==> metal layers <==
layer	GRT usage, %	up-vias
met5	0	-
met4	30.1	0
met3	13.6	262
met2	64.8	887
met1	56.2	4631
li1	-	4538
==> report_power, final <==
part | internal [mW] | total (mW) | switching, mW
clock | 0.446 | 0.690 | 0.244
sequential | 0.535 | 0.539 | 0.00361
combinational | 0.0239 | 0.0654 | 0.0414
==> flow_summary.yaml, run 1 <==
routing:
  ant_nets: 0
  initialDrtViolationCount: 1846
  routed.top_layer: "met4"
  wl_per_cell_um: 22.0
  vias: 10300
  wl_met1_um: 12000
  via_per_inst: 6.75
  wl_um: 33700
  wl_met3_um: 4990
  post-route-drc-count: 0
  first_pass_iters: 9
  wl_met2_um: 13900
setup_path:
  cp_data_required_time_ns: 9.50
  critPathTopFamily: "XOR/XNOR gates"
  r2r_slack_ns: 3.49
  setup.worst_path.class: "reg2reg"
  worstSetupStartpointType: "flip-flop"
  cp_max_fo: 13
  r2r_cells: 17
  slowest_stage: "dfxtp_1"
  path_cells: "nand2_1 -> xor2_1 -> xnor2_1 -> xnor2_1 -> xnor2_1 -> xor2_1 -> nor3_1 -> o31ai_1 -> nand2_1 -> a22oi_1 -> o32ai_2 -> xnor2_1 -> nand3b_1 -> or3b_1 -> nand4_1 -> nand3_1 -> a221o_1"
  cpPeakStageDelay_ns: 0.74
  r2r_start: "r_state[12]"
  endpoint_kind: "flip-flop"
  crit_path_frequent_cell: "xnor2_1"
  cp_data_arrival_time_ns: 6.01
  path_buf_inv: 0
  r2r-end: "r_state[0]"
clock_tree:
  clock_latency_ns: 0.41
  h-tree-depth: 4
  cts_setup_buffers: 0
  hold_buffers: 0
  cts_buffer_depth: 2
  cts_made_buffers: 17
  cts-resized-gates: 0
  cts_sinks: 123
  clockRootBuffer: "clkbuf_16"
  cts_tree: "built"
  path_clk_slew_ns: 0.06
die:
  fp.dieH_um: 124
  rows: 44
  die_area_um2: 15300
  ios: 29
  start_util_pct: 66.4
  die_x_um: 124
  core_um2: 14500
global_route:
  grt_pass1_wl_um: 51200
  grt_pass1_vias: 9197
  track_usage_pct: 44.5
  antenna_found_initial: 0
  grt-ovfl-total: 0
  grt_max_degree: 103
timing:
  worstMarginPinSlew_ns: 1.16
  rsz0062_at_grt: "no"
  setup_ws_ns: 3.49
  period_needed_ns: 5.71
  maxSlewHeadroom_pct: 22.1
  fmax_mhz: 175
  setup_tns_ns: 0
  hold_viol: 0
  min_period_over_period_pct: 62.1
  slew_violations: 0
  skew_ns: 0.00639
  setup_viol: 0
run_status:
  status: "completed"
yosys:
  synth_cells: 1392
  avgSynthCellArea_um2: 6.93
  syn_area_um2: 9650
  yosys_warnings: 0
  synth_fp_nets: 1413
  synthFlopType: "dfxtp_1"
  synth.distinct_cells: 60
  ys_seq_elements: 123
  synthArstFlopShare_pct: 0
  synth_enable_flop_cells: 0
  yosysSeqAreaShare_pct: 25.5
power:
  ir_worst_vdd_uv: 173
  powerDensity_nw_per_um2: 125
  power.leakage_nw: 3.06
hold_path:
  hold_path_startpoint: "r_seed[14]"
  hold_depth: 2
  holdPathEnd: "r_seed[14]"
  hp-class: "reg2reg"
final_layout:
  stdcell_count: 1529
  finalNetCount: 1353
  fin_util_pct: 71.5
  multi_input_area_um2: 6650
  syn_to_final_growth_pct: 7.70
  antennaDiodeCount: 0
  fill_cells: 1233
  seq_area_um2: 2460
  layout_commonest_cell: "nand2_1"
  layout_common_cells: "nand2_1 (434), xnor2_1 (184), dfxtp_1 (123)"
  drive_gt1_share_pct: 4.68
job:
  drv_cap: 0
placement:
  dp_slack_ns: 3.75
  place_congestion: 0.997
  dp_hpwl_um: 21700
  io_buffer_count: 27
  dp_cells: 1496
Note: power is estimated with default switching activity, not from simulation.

**********

EXERCISE DETAILS - Could you repeat exactly the lines above from the line with "start_util_pct: 66.4" up to and including the line with "setup_viol: 0", and only those?

WRITTEN RESPONSE -
  start_util_pct: 66.4
  die_x_um: 124
  core_um2: 14500
global_route:
  grt_pass1_wl_um: 51200
  grt_pass1_vias: 9197
  track_usage_pct: 44.5
  antenna_found_initial: 0
  grt-ovfl-total: 0
  grt_max_degree: 103
timing:
  worstMarginPinSlew_ns: 1.16
  rsz0062_at_grt: "no"
  setup_ws_ns: 3.49
  period_needed_ns: 5.71
  maxSlewHeadroom_pct: 22.1
  fmax_mhz: 175
  setup_tns_ns: 0
  hold_viol: 0
  min_period_over_period_pct: 62.1
  slew_violations: 0
  skew_ns: 0.00639
  setup_viol: 0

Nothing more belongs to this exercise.